*** Opening Information shown ***

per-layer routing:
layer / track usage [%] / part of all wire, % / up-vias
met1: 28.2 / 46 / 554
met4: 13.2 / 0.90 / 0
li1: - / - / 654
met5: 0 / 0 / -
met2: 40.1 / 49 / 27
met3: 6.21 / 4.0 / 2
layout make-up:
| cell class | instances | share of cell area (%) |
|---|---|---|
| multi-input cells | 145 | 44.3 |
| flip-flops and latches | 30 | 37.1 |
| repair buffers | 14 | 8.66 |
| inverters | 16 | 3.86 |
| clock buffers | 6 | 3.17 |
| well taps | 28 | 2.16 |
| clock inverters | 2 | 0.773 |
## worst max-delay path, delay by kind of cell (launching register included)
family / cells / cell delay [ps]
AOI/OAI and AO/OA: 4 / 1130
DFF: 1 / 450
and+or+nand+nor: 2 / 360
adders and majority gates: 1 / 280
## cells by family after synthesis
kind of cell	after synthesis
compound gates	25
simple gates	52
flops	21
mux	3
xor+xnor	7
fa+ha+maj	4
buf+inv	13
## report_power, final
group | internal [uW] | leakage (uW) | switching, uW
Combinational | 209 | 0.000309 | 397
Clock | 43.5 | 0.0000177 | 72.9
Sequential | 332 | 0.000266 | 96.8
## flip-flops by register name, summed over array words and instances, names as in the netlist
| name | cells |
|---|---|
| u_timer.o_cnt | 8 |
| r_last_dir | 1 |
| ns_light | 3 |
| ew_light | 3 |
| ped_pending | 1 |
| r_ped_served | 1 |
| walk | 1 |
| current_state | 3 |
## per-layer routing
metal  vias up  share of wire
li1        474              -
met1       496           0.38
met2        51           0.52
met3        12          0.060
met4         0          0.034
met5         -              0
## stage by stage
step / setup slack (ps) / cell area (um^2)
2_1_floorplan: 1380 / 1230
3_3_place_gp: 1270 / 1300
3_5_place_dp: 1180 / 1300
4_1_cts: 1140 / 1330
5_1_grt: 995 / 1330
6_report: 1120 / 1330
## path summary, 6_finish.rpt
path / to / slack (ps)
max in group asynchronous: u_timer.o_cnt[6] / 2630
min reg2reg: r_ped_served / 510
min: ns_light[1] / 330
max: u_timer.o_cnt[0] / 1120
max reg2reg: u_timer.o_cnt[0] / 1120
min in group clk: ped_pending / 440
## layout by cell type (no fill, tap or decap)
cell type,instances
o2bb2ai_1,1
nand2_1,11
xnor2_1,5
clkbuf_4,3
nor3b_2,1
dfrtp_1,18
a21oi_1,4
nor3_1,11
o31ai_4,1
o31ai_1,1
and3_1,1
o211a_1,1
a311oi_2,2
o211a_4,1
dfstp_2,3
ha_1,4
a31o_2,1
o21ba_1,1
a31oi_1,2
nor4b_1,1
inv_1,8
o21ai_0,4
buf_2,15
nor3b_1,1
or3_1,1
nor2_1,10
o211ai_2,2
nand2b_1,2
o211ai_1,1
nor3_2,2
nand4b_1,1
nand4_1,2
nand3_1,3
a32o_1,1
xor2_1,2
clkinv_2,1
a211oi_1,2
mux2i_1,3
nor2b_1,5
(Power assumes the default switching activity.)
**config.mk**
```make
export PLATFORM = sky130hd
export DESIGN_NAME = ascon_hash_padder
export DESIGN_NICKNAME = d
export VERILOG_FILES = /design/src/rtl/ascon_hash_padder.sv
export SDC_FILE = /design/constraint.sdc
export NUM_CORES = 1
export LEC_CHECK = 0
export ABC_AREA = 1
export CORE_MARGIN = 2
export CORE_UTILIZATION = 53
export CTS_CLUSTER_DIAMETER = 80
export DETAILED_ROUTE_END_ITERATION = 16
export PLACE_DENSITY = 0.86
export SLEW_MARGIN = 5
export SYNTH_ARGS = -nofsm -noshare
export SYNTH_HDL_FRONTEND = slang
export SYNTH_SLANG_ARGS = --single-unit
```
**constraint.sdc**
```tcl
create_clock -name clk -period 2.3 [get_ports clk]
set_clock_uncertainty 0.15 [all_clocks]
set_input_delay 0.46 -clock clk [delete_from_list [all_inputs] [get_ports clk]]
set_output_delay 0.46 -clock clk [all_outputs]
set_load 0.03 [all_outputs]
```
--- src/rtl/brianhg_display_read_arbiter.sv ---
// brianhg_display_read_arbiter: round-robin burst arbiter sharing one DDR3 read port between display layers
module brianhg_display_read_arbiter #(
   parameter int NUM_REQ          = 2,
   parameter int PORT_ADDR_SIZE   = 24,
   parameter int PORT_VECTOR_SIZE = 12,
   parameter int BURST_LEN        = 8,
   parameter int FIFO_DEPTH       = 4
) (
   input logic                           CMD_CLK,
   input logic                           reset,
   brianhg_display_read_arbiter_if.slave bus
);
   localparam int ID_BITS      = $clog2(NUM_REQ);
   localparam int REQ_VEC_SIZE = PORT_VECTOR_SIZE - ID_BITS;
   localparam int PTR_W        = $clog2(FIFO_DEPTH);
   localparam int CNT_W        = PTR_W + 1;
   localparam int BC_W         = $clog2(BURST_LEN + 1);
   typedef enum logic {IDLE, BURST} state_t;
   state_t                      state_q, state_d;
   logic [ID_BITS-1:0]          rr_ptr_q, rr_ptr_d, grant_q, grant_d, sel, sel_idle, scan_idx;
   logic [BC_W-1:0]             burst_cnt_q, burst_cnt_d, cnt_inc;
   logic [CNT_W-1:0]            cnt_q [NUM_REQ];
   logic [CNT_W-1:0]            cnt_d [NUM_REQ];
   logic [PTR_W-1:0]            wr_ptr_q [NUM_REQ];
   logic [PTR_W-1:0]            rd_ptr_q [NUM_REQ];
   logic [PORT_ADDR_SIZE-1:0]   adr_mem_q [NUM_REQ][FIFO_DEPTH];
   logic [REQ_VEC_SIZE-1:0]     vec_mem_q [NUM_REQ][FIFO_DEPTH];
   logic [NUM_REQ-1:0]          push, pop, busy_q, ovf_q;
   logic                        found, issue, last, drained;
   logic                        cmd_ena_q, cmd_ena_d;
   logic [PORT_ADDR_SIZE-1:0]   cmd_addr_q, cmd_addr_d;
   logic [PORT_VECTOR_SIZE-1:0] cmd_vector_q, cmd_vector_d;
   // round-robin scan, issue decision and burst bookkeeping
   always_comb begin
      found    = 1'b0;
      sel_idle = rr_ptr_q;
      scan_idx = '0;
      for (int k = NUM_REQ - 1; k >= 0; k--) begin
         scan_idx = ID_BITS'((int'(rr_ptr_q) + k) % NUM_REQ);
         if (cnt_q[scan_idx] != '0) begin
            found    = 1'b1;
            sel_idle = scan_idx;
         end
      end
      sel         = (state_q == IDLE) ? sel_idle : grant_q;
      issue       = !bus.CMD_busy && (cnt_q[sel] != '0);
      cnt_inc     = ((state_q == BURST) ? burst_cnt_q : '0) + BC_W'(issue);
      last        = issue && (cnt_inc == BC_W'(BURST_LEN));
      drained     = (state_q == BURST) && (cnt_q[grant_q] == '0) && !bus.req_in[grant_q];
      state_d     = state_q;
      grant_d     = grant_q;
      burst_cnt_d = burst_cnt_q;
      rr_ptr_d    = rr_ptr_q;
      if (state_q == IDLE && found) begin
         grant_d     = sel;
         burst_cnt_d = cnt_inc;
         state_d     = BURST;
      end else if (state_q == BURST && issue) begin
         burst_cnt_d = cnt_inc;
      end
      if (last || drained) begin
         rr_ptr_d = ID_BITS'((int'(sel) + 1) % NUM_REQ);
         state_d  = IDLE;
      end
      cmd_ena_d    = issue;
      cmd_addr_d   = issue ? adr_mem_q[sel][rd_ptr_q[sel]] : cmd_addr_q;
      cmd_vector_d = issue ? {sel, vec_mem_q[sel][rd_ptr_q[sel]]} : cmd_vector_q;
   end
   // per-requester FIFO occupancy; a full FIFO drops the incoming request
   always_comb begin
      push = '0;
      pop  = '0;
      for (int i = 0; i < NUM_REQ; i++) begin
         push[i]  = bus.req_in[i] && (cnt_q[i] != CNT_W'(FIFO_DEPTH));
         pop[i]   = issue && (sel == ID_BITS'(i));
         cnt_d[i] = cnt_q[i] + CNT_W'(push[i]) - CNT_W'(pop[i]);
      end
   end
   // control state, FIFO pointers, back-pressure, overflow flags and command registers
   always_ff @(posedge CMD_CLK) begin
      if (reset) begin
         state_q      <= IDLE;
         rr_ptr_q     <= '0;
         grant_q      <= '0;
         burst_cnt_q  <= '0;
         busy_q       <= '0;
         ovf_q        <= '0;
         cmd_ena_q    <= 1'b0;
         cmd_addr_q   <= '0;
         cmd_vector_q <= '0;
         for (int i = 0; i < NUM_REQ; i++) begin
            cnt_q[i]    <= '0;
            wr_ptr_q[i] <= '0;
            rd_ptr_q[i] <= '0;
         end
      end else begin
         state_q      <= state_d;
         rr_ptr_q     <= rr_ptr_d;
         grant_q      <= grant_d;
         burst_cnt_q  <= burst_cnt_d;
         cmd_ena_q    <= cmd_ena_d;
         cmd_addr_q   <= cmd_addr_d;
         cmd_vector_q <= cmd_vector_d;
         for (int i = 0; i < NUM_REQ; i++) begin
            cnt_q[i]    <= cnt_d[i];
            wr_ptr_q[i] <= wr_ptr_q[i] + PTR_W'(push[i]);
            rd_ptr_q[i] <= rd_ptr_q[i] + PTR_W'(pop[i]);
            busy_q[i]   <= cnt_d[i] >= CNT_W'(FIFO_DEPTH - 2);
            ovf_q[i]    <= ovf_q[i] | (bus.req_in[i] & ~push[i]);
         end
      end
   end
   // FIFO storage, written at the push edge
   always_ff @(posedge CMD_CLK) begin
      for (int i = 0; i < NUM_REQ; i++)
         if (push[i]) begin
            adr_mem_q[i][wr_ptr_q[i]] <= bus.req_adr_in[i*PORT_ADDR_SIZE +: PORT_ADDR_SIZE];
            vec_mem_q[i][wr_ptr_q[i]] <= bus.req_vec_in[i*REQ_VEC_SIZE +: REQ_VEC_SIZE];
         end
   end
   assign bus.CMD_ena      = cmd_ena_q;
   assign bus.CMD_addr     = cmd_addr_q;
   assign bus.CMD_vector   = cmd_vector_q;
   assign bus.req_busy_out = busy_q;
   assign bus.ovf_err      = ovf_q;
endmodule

*** Closing Information shown ***

→ Work to be completed: Beginning at the line with "group | internal" and ending at the line with "ew_light | 3 |", reproduce each line of the data above exactly, and add no other lines.

→ Answer box:
group | internal [uW] | leakage (uW) | switching, uW
Combinational | 209 | 0.000309 | 397
Clock | 43.5 | 0.0000177 | 72.9
Sequential | 332 | 0.000266 | 96.8
## flip-flops by register name, summed over array words and instances, names as in the netlist
| name | cells |
|---|---|
| u_timer.o_cnt | 8 |
| r_last_dir | 1 |
| ns_light | 3 |
| ew_light | 3 |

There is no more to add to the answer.